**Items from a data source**
⁂

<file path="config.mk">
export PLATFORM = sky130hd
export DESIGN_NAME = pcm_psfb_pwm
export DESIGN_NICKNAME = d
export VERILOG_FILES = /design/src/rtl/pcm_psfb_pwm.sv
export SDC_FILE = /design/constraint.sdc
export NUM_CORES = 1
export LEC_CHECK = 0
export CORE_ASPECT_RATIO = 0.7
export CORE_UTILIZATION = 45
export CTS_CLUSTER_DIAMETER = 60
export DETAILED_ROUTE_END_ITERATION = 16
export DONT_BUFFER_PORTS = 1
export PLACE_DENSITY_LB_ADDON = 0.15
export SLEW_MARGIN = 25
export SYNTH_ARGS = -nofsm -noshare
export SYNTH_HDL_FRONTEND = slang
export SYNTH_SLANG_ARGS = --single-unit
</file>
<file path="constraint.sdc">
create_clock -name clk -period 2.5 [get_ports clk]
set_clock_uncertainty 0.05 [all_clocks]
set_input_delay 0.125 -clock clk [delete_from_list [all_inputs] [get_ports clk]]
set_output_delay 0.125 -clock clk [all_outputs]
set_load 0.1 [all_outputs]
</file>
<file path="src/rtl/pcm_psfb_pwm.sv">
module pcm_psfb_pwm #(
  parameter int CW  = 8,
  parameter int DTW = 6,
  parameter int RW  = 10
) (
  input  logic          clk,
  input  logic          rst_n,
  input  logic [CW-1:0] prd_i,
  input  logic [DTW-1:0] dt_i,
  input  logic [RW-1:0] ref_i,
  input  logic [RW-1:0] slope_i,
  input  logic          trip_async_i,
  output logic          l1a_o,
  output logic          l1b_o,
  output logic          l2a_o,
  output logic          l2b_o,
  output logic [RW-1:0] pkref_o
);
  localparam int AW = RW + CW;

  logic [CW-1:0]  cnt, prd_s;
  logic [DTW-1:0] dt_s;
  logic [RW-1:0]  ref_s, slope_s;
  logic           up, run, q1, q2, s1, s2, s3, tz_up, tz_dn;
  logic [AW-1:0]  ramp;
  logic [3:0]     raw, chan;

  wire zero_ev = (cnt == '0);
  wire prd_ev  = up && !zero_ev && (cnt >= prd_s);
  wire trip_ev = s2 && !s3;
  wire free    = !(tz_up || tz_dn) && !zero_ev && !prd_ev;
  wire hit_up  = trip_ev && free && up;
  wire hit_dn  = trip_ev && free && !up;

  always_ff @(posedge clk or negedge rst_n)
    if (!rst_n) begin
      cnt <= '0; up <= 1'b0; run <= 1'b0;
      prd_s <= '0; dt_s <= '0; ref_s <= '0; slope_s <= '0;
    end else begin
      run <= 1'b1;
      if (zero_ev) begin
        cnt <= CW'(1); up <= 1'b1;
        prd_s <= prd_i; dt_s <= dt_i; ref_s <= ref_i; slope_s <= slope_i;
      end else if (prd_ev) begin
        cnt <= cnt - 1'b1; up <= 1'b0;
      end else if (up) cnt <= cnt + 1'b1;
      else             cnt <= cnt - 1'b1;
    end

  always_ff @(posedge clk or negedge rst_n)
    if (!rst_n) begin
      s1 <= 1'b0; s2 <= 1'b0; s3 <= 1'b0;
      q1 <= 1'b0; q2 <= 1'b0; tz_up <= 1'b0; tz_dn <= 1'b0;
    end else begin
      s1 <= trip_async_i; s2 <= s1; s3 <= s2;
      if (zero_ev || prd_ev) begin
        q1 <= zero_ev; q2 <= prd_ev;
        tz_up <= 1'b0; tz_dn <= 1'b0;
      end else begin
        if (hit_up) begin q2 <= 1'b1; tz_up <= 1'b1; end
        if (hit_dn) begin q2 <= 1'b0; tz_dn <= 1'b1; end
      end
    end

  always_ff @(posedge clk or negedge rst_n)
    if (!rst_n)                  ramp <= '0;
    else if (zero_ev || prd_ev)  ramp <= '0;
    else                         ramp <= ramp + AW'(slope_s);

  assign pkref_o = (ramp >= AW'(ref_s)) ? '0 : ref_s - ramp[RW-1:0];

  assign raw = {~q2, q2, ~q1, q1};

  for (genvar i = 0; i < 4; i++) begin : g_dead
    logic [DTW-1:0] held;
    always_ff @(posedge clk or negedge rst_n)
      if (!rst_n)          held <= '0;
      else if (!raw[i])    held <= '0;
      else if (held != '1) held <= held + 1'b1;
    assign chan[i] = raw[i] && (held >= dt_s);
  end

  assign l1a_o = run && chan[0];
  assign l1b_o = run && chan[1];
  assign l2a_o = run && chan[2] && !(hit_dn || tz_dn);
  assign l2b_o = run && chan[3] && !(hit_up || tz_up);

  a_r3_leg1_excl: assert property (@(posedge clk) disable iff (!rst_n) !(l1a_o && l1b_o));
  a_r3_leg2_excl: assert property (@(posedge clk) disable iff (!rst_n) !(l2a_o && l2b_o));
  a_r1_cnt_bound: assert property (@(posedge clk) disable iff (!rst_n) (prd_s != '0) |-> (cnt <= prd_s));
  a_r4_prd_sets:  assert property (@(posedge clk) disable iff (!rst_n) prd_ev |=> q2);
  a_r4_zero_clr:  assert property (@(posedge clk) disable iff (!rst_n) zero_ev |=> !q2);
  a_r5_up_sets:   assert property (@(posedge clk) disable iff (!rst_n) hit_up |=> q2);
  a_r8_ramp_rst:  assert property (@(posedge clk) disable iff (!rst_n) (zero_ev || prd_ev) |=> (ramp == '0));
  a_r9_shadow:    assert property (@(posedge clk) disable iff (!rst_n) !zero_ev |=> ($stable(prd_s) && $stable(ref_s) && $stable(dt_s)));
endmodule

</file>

⁂

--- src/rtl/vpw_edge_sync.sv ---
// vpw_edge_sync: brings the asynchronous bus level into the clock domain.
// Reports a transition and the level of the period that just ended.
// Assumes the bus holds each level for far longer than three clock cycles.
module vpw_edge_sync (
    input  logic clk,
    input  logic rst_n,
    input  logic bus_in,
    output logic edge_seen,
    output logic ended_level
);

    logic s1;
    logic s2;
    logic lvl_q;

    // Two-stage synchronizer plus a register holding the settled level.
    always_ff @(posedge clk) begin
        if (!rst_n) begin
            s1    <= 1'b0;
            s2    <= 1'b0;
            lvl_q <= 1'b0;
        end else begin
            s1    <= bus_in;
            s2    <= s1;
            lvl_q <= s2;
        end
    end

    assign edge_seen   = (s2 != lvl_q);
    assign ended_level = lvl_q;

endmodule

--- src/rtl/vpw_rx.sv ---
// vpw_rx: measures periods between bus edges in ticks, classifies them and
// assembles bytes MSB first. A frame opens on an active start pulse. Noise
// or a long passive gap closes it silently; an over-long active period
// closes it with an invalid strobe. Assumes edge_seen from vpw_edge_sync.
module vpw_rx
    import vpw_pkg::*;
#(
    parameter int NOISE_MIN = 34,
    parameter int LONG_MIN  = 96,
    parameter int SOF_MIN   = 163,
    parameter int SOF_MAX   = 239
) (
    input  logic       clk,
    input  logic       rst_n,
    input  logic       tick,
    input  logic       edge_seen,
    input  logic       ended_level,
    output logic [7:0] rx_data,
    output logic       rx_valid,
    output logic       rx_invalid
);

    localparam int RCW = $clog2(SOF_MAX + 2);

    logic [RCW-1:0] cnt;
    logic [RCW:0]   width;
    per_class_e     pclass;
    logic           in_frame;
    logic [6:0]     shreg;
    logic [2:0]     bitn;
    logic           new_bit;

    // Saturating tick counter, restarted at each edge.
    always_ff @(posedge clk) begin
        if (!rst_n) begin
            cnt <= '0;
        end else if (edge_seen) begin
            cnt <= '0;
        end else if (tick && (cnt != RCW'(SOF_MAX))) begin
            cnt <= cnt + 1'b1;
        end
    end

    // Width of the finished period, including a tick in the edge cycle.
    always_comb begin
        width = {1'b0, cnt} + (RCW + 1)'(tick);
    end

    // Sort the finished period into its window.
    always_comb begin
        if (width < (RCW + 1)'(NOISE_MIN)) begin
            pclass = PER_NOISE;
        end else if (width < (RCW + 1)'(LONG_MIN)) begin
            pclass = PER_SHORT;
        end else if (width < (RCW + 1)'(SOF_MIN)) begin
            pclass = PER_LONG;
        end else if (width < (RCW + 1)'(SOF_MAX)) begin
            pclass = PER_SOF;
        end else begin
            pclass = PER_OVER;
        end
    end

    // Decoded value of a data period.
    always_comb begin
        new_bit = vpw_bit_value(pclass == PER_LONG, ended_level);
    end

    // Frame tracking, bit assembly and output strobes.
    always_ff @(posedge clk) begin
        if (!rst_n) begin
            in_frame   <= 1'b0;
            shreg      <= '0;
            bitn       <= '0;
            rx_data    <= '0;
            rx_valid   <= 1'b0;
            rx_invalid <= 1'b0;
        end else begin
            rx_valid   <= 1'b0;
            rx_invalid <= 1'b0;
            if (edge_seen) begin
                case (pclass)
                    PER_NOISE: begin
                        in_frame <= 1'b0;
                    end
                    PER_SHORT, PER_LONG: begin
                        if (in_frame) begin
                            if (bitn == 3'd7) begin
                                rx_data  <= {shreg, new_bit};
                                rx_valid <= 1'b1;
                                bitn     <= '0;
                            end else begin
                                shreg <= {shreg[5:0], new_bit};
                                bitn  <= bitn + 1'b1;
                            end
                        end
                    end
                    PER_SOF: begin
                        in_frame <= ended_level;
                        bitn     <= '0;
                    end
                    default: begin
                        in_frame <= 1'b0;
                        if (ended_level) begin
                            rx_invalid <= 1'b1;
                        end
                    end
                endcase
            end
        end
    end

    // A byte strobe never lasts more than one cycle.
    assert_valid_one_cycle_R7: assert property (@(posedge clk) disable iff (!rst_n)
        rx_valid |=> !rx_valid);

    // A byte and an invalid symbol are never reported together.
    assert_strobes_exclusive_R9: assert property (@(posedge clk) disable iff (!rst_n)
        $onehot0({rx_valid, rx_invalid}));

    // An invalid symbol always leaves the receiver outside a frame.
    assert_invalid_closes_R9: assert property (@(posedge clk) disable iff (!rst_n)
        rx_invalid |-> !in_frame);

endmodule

⁂

**Exercise prompt**
The lines above from the one with "export DESIGN_NAME = pcm_psfb_pwm" through the one with "export SYNTH_ARGS = -nofsm -noshare" are to be duplicated exactly, ends included, with nothing added.

**Written solution**
export DESIGN_NAME = pcm_psfb_pwm
export DESIGN_NICKNAME = d
export VERILOG_FILES = /design/src/rtl/pcm_psfb_pwm.sv
export SDC_FILE = /design/constraint.sdc
export NUM_CORES = 1
export LEC_CHECK = 0
export CORE_ASPECT_RATIO = 0.7
export CORE_UTILIZATION = 45
export CTS_CLUSTER_DIAMETER = 60
export DETAILED_ROUTE_END_ITERATION = 16
export DONT_BUFFER_PORTS = 1
export PLACE_DENSITY_LB_ADDON = 0.15
export SLEW_MARGIN = 25
export SYNTH_ARGS = -nofsm -noshare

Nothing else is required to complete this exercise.